Allons, ajouta-t-il d’un ton important, en gonflant ses joues, allons, descends devant moi... Quant à toi, Morok, tu vas...
Le bourgmestre ne put achever. Depuis quelques minutes, Dagobert ne cherchait qu’à gagner du temps ; il étudiait du coin de l’œil une porte entr’ouverte faisant face, sur le palier, à la chambre occupée par les orphelines ; trouvant le moment favorable, il s’élança, rapide comme la foudre, sur le bourgmestre, le prit à la gorge et le jeta si rudement contre la porte entrebâillée, que le magistrat, stupéfait de cette brusque attaque, ne pouvant dire une parole ni pousser un cri, alla rouler au fond de la chambre complètement obscure. Puis, se retournant vers Morok, qui, le bras en écharpe, et voyant l’escalier libre, s’y précipitait, le soldat le rattrapa par sa longue chevelure flottante, l’attira à lui, l’enlaça dans ses bras de fer, lui mit la main sur la bouche pour étouffer ses cris, et, malgré sa résistance désespérée, le poussa, le traîna dans la chambre au fond de laquelle le bourgmestre gisait déjà confus et étourdi.
Après avoir fermé la porte à double tour, et mis la clef dans sa poche, Dagobert, en deux bonds, descendit l’escalier qui aboutissait à un couloir donnant sur la cour.
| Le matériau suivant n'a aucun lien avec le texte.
--- config.mk ---
export PLATFORM = sky130hd
export DESIGN_NAME = rv_prefetch
export DESIGN_NICKNAME = d
export VERILOG_FILES = /design/src/rtl/rv_fetch_pkg.sv /design/src/rtl/rv_fetch_fifo.sv /design/src/rtl/rv_prefetch.sv
export SDC_FILE = /design/constraint.sdc
export NUM_CORES = 1
export LEC_CHECK = 0
export ABC_AREA = 1
export CORE_ASPECT_RATIO = 1.25
export CORE_MARGIN = 3
export CORE_UTILIZATION = 59
export CTS_BUF_LIST = sky130_fd_sc_hd__clkbuf_4 sky130_fd_sc_hd__clkbuf_8
export DETAILED_ROUTE_END_ITERATION = 10
export GPL_TIMING_DRIVEN = 1
export HOLD_SLACK_MARGIN = 0.12
export PLACE_DENSITY = 0.85
export SYNTH_ARGS = -nofsm -noshare
export SYNTH_HDL_FRONTEND = slang
export SYNTH_HIERARCHICAL = 1
export SYNTH_SLANG_ARGS = --single-unit
--- constraint.sdc ---
create_clock -name clk_i -period 3.2 [get_ports clk_i]
set_input_delay 0.32 -clock clk_i [delete_from_list [all_inputs] [get_ports clk_i]]
set_output_delay 0.32 -clock clk_i [all_outputs]
set_load 0.005 [all_outputs]
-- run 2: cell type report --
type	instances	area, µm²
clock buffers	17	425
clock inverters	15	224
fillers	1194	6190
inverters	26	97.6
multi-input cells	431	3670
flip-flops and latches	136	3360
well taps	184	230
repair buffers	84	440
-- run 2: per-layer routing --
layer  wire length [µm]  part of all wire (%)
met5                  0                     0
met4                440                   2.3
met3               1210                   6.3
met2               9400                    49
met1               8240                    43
==> src/rtl/adder_result_accum.sv <==
// Sums bursts of adder results and emits one {sum, count, ovf} summary per burst.
// Build option: ADDER_ACC_SIGNED_EN selects signed extension/overflow (same ports).
module adder_result_accum
  import adder_accum_pkg::*;
#(
  parameter int DATA_W = DATA_W_DEF,
  parameter int ACC_W  = ACC_W_DEF,
  parameter int CNT_W  = CNT_W_DEF
) (
  input  logic              clk,
  input  logic              reset,
  input  logic              in_valid,
  output logic              in_ready,
  input  logic [DATA_W-1:0] in_data,
  input  logic              in_last,
  output logic              out_valid,
  input  logic              out_ready,
  output logic [ACC_W-1:0]  out_sum,
  output logic [CNT_W-1:0]  out_count,
  output logic              out_ovf
);

  // Handshake: a beat moves when valid && ready are both high at posedge clk;
  // valid never waits on ready, and ready here is a registered state output.

  localparam logic [CNT_W-1:0] CNT_MAX = {CNT_W{1'b1}};

  state_e            state_q;
  logic [ACC_W-1:0]  acc_q;
  logic [CNT_W-1:0]  cnt_q;
  logic              ovf_q;
  logic              in_ready_q;
  logic              out_valid_q;
  logic [ACC_W-1:0]  out_sum_q;
  logic [CNT_W-1:0]  out_count_q;
  logic              out_ovf_q;

  logic [W_MAX:0]    add_res;
  logic [ACC_W-1:0]  sum_d;
  logic              ovf_d;
  logic [CNT_W-1:0]  cnt_d;
  logic              in_fire;
  logic              out_fire;

  assign in_fire  = in_valid && in_ready_q;
  assign out_fire = out_valid_q && out_ready;

  always_comb begin
    add_res = acc_add(W_MAX'(acc_q), W_MAX'(in_data), ACC_W, DATA_W);
    sum_d   = add_res[ACC_W-1:0];
    ovf_d   = ovf_q | add_res[W_MAX];
    // The count saturates rather than wraps and never feeds the overflow flag.
    cnt_d   = (cnt_q == CNT_MAX) ? cnt_q : cnt_q + CNT_W'(1);
  end

  if (ACC_W < W_MAX) begin : g_pad
    logic pad_unused;
    assign pad_unused = ^add_res[W_MAX-1:ACC_W];
  end

  always_ff @(posedge clk or posedge reset) begin
    if (reset) begin
      state_q     <= ST_ACC;
      acc_q       <= '0;
      cnt_q       <= '0;
      ovf_q       <= 1'b0;
      in_ready_q  <= 1'b1;
      out_valid_q <= 1'b0;
      out_sum_q   <= '0;
      out_count_q <= '0;
      out_ovf_q   <= 1'b0;
    end else begin
      case (state_q)
        ST_ACC: begin
          if (in_fire) begin
            if (in_last) begin
              out_sum_q   <= sum_d;
              out_count_q <= cnt_d;
              out_ovf_q   <= ovf_d;
              acc_q       <= '0;
              cnt_q       <= '0;
              ovf_q       <= 1'b0;
              in_ready_q  <= 1'b0;
              out_valid_q <= 1'b1;
              state_q     <= ST_HOLD;
            end else begin
              acc_q <= sum_d;
              cnt_q <= cnt_d;
              ovf_q <= ovf_d;
            end
          end
        end
        ST_HOLD: begin
          // Ready returns only after the summary leaves: no same-cycle turnaround.
          if (out_fire) begin
            in_ready_q  <= 1'b1;
            out_valid_q <= 1'b0;
            state_q     <= ST_ACC;
          end
        end
        default: begin
          state_q <= ST_ACC;
        end
      endcase
    end
  end

  assign in_ready  = in_ready_q;
  assign out_valid = out_valid_q;
  assign out_sum   = out_sum_q;
  assign out_count = out_count_q;
  assign out_ovf   = out_ovf_q;

endmodule
==> src/rtl/discus_pkg.sv <==
// Shared state encoding and snoop-mode constants for the discus program loader.
// The VERIFY state only exists when DISCUS_LOADER_VERIFY_EN is defined.
package discus_pkg;

    localparam logic SNOOP_WR = 1'b0;
    localparam logic SNOOP_RD = 1'b1;

`ifdef DISCUS_LOADER_VERIFY_EN
    typedef enum logic [1:0] {
        IDLE   = 2'd0,
        LOAD   = 2'd1,
        VERIFY = 2'd2,
        RUN    = 2'd3
    } state_e;
`else
    typedef enum logic [1:0] {
        IDLE   = 2'd0,
        LOAD   = 2'd1,
        RUN    = 2'd3
    } state_e;
`endif

endpackage

==> src/rtl/discus_csum8.sv <==
// 8-bit wrap-around additive checksum with synchronous clear and add enable.
module discus_csum8 (
    input  logic       clk,
    input  logic       reset_n,
    input  logic       clr_i,
    input  logic       add_i,
    input  logic [7:0] data_i,
    output logic [7:0] sum_o
);

    logic [7:0] sum_q;

    always_ff @(posedge clk or negedge reset_n) begin
        if (!reset_n) begin
            sum_q <= '0;
        end else if (clr_i) begin
            sum_q <= '0;
        end else if (add_i) begin
            sum_q <= sum_q + data_i;
        end
    end

    assign sum_o = sum_q;

endmodule
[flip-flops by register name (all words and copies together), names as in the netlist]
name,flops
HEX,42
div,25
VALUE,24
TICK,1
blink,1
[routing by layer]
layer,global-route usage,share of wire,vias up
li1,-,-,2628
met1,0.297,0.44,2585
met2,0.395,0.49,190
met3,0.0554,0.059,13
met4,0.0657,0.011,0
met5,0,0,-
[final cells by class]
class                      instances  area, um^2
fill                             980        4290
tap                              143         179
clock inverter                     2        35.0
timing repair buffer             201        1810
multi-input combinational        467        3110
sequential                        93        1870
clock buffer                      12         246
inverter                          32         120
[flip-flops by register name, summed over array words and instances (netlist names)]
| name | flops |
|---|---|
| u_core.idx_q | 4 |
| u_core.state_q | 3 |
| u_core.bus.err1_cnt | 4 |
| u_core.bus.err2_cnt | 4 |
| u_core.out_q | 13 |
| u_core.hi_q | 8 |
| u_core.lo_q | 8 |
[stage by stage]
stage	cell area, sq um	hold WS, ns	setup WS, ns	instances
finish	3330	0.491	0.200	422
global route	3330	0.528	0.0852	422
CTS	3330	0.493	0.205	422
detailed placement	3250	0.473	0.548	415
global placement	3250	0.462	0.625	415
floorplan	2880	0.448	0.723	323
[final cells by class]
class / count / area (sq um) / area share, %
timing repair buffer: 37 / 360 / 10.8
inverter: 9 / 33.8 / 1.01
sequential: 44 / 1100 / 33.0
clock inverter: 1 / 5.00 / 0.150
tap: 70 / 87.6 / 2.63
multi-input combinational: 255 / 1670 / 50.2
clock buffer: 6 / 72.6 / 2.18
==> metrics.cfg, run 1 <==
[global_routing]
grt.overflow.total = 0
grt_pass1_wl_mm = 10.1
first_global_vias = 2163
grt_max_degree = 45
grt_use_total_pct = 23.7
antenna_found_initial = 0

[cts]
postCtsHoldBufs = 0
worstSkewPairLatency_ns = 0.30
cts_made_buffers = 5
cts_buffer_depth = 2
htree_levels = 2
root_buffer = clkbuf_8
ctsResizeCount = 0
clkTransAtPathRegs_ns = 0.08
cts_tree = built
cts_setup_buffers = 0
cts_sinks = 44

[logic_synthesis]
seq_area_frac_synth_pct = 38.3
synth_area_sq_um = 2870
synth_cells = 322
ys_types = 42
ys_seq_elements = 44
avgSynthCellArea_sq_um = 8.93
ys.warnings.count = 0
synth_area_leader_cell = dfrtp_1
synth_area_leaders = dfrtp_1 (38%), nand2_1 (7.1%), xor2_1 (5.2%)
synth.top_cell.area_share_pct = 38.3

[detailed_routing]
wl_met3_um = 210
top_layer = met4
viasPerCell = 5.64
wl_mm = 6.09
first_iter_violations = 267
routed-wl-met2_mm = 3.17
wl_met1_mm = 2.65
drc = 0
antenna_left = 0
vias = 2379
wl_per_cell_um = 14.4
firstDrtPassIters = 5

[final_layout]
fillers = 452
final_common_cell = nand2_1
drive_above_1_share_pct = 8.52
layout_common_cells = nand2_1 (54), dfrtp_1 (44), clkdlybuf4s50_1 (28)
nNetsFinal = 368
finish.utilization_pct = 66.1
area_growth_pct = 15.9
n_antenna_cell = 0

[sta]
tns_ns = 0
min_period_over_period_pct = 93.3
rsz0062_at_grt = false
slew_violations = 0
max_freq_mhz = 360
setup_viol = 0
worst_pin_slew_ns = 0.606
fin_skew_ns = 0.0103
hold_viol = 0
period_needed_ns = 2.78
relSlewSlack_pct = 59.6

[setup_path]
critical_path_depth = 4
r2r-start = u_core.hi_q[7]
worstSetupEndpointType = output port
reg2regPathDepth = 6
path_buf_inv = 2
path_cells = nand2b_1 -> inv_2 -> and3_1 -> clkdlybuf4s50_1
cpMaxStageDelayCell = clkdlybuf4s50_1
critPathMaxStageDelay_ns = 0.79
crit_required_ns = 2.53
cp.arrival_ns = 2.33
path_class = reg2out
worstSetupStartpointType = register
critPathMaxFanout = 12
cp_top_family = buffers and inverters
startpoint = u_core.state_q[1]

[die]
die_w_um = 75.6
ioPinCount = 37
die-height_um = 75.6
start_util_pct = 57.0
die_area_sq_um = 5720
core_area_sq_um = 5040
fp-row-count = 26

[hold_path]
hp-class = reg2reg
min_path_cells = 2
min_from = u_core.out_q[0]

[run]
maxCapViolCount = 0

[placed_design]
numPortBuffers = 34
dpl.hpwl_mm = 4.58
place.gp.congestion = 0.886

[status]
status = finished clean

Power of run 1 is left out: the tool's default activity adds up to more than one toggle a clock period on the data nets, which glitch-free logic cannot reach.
La porte de l’auberge était fermée ; impossible de sortir de ce côté. La pluie tombait à torrents ; il vit, à travers les carreaux d’une salle basse, éclairés par la lueur du feu, l’hôte et ses gens attendant la décision du bourgmestre. Verrouiller la porte du couloir, et intercepter ainsi toute communication avec la cour, ce fut pour le soldat l’affaire d’une seconde, et il remonta rapidement rejoindre les orphelines.
Morok, revenu à lui, appelait à l’aide de toutes ses forces ; mais lors même que ses cris auraient pu être entendus malgré la distance, le bruit du vent et de la pluie les eût étouffés. Dagobert avait donc environ une heure à lui, car il fallait assez de temps pour que l’on s’étonnât de la longueur de son entretien avec le magistrat ; et une fois les soupçons ou les craintes éveillés, il fallait encore briser les deux portes, celle qui fermait le couloir de l’escalier et celle de la chambre où étaient renfermés le bourgmestre et le Prophète.
– Mes enfants, il s’agit de prouver que vous avez du sang de soldat dans les veines, dit Dagobert en entrant brusquement chez les jeunes filles, épouvantées du bruit qu’elles entendaient depuis quelques moments.
– Mon Dieu ! Dagobert, qu’arrive-t-il ? s’écria Blanche.
– Que veux-tu que nous fassions ? reprit Rose.
Sans répondre, le soldat courut au lit, en retira les draps, les noua rapidement ensemble, fit un gros nœud à l’un des bouts, qu’il plaça sur la partie supérieure du vantail gauche de la fenêtre, préalablement entr’ouvert, et ensuite refermé. Intérieurement retenu par la grosseur du nœud, qui ne pouvait passer entre le vantail et l’encadrement de la croisée, le drap se trouvait ainsi solidement fixé ; son autre extrémité, flottant en dehors, atteignait le sol. Le second battant de la fenêtre, restant ouvert, laissait aux fugitifs un passage suffisant.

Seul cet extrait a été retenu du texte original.